You should read the entirety of both Frakt and Dunn’s posts. Frakt also has a follow up post to the one I have quoted with some technical explanation to his power calculation.
PS: Matt Yglesias has a post on the experiment needed to determine the effectiveness of Medicaid. He also notes that Florida and Texas missed out on this opportunity when they completely rejected all Medicaid expansion.
While I highly doubt the subset of Facebook users who use Wolfram Alpha are a representative sample of Facebook users as a whole, Steve Wolfram’s post is interesting and full of charts.
Snippet from the beginning of his post:
More than a million people have now used our Wolfram|Alpha Personal Analytics for Facebook. And as part of our latest update, in addition to collecting some anonymized statistics, we launched a Data Donor program that allows people to contribute detailed data to us for research purposes.
A few weeks ago we decided to start analyzing all this data. And I have to say that if nothing else it’s been a terrific example of the power of Mathematica and the Wolfram Language for doing data science. (It’ll also be good fodder for the Data Science course I’m starting to create.)
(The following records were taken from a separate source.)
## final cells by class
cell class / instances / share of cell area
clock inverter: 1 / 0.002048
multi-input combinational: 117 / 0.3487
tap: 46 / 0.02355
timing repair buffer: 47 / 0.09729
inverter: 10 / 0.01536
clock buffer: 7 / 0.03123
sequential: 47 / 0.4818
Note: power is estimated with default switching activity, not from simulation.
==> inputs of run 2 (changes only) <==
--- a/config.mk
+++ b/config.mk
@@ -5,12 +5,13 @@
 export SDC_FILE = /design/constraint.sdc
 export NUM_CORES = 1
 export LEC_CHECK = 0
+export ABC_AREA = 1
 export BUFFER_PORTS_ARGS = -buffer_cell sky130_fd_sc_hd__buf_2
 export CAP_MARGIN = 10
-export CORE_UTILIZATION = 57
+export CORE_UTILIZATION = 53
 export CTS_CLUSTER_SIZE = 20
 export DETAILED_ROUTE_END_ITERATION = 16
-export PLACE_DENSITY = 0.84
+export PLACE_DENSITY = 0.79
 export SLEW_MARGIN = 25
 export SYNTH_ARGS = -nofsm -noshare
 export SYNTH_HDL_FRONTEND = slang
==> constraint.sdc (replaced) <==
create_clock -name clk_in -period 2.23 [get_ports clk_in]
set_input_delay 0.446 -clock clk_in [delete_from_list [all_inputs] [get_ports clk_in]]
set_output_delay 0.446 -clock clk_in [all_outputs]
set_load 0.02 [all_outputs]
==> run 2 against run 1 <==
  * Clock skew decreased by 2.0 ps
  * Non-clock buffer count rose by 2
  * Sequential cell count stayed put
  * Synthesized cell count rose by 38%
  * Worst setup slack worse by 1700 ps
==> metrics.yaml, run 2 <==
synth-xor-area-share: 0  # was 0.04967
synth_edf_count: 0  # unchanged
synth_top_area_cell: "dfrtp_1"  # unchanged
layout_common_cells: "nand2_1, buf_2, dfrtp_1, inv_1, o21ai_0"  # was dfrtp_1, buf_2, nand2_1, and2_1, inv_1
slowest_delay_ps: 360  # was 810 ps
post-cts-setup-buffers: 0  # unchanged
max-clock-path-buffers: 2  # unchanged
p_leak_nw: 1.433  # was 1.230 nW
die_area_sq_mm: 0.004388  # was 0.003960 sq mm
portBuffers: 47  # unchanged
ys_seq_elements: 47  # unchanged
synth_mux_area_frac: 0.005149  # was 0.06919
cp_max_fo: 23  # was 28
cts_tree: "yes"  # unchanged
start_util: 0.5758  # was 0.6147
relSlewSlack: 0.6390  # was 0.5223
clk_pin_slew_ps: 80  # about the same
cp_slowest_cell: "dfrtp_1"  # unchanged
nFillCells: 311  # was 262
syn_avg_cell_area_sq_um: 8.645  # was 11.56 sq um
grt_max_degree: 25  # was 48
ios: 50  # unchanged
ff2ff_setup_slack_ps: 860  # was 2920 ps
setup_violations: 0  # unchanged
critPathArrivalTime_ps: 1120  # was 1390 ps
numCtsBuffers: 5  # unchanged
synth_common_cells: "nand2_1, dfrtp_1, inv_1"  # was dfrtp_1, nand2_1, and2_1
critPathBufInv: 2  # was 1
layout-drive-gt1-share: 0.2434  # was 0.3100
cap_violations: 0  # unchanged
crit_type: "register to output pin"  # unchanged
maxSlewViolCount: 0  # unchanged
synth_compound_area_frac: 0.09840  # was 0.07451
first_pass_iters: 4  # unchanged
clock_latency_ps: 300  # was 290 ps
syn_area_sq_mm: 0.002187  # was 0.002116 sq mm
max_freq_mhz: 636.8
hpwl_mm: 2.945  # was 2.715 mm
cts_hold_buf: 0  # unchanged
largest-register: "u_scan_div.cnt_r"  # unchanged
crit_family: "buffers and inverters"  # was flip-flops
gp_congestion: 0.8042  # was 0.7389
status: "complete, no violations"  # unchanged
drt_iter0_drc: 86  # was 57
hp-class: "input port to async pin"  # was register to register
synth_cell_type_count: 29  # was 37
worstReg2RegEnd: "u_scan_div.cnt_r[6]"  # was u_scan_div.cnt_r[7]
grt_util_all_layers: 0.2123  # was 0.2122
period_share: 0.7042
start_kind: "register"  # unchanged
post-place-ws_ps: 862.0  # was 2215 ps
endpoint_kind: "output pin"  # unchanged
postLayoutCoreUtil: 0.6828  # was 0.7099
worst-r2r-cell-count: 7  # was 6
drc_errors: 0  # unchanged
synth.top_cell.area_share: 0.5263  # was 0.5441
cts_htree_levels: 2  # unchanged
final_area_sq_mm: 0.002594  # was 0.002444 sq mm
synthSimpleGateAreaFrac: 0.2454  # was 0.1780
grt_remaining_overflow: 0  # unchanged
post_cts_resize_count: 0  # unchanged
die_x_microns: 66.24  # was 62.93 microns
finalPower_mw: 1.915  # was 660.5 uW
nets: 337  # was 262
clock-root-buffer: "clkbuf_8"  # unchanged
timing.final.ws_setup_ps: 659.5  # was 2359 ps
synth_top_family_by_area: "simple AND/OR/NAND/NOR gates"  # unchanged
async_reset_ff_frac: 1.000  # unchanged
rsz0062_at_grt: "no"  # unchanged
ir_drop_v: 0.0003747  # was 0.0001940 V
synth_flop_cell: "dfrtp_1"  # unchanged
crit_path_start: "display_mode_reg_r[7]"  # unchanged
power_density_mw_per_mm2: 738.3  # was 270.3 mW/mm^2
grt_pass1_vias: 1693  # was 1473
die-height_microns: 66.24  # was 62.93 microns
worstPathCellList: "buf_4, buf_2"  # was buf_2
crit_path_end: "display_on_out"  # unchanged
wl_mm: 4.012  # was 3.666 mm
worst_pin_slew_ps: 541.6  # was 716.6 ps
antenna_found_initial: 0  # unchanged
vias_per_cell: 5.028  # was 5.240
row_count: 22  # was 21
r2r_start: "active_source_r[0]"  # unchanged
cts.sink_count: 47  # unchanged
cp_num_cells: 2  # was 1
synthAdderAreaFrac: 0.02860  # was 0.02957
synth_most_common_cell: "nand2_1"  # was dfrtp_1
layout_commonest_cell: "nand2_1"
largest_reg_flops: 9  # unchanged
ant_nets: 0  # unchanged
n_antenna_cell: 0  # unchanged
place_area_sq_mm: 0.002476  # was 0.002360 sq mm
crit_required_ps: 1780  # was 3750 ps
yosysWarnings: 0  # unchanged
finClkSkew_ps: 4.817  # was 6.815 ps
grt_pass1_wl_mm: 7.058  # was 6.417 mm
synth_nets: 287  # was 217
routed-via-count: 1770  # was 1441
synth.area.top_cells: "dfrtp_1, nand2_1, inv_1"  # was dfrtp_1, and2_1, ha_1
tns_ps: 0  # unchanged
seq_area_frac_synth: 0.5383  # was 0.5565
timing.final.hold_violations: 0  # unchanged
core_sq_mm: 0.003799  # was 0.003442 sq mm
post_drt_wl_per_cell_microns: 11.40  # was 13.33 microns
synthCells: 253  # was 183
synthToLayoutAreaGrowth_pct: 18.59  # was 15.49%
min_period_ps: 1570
We’d always planned to use the data we collect to enhance our Personal Analytics system. But I couldn’t resist also trying to do some basic science with it.
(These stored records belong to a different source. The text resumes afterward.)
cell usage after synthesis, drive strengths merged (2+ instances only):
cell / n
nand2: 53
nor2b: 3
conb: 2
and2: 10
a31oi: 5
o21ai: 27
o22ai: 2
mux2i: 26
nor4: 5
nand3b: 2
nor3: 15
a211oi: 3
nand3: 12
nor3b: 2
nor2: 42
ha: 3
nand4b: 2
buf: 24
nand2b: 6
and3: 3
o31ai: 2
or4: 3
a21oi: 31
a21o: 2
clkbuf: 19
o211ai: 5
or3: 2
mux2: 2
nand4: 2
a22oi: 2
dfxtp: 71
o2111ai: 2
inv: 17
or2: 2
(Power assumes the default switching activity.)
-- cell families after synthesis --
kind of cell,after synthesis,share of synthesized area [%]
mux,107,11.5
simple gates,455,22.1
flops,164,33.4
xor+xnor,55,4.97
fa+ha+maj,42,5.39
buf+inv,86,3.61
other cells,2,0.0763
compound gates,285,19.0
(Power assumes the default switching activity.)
I’ve always been interested in people and the trajectories of their lives. But I’ve never been able to combine that with my interest in science. Until now. And it’s been quite a thrill over the past few weeks to see the results we’ve been able to get. Sometimes confirming impressions I’ve had; sometimes showing things I never would have guessed. And all along reminding me of phenomena I’ve studied scientifically in A New Kind of Science.
So what does the data look like? Here are the social networks of a few Data Donors—with clusters of friends given different colors. (Anyone can find their own network using Wolfram|Alpha—or the
SocialMediaData function in Mathematica.)
From Real Time Economics:
The nation’s “Report Card in Economics,” released Wednesday, found no improvement in high-school seniors’ economics knowledge from six years ago, on the eve of the crisis. The U.S. Department of Education project surveyed and tested nearly 11,000 12th-graders in 480 American public and private schools.
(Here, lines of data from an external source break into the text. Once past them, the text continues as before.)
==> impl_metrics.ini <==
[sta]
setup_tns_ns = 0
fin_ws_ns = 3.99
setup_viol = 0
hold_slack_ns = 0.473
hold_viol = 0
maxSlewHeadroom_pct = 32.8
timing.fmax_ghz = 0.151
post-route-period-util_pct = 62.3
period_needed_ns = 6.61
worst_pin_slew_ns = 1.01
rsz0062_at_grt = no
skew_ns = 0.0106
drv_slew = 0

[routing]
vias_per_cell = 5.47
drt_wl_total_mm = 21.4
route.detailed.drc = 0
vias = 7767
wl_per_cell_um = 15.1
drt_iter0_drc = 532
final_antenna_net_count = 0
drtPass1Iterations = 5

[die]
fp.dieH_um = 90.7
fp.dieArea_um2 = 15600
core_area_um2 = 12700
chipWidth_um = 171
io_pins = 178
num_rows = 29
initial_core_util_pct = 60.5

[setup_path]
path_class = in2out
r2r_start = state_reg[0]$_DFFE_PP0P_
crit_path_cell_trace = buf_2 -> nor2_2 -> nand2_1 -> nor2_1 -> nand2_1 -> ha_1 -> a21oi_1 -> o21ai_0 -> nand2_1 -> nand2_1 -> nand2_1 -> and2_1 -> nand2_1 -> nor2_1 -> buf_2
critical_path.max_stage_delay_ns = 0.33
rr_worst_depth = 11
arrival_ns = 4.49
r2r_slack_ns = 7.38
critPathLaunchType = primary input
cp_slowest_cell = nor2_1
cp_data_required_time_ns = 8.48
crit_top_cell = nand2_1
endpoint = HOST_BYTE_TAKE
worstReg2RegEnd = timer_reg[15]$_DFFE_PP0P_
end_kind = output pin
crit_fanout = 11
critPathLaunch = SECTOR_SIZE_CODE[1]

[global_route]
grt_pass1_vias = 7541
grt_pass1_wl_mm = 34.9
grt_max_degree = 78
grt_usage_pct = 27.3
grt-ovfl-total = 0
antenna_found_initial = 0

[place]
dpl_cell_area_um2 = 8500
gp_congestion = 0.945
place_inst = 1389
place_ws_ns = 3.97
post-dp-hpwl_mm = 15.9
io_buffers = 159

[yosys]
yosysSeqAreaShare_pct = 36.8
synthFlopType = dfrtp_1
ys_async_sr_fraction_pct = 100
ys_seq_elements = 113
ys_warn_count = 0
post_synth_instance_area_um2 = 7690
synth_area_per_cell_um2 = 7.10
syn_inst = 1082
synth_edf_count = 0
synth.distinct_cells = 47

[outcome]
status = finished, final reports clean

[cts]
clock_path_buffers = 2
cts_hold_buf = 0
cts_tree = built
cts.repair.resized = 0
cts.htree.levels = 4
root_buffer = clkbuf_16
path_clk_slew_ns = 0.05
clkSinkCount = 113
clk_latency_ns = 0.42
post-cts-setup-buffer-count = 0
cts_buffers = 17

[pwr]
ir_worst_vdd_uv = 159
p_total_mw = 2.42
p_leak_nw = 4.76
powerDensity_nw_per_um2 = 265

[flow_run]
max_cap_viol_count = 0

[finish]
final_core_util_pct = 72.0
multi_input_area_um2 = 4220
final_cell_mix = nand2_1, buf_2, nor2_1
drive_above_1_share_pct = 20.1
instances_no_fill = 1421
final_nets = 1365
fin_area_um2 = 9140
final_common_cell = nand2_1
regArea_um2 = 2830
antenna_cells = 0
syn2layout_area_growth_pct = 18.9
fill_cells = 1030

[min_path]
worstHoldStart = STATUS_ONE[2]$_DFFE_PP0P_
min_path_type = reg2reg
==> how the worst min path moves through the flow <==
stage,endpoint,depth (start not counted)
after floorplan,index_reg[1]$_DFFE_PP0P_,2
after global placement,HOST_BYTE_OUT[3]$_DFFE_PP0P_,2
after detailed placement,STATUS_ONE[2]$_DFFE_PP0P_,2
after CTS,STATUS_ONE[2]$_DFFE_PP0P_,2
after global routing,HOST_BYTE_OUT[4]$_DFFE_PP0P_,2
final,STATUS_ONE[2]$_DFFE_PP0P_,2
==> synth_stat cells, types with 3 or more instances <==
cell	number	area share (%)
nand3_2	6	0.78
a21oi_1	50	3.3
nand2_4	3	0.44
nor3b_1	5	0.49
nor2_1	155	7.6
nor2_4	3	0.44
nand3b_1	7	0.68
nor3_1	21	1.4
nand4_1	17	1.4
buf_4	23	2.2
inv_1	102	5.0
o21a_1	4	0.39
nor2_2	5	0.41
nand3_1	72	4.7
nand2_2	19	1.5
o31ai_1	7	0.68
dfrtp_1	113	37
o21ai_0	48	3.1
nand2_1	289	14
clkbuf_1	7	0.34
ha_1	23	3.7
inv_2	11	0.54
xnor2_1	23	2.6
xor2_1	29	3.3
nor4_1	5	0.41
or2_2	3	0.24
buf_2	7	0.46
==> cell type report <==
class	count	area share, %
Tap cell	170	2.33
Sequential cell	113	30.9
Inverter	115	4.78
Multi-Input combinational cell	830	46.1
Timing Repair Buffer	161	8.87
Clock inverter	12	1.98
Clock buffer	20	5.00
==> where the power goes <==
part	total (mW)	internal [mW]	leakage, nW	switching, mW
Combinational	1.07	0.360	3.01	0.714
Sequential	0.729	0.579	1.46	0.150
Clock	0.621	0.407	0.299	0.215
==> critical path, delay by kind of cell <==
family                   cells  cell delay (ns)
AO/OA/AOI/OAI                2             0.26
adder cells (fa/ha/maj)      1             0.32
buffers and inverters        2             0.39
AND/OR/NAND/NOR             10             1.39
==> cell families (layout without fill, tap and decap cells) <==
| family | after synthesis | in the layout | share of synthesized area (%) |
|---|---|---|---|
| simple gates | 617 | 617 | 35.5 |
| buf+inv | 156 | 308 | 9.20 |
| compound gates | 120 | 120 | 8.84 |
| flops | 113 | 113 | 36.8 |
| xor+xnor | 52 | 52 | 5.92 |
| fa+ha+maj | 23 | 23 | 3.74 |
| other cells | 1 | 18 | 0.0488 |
Researchers also found few differences in the distribution among the three levels of students’ economics knowledge: basic, proficient or advanced. Basic knowledge means a student can identify and recognize concepts such as gross domestic product; proficient entails a more comprehensive set of concepts, including opportunity costs and interest rates. Advanced translates into an understanding of fiscal and monetary policy as well as exchange rates. In both the 2006 and 2012 assessments, only 3% of students were advanced. The other two levels inched up: 39% of students were at the basic level in 2012, from 38% in 2006; the percentage of proficient students rose to 40% in 2012 from 39% in 2006.
Takeaway: only three percent of high school seniors have a basic understanding of Financial Policy or Monetary Policy. Unfortunately, if they don’t take any economics in college, they probably won’t ever understand, as we cannot trust pundits or the news to explain or understand these topics.
PS: How well do you suppose Congress would score on this test?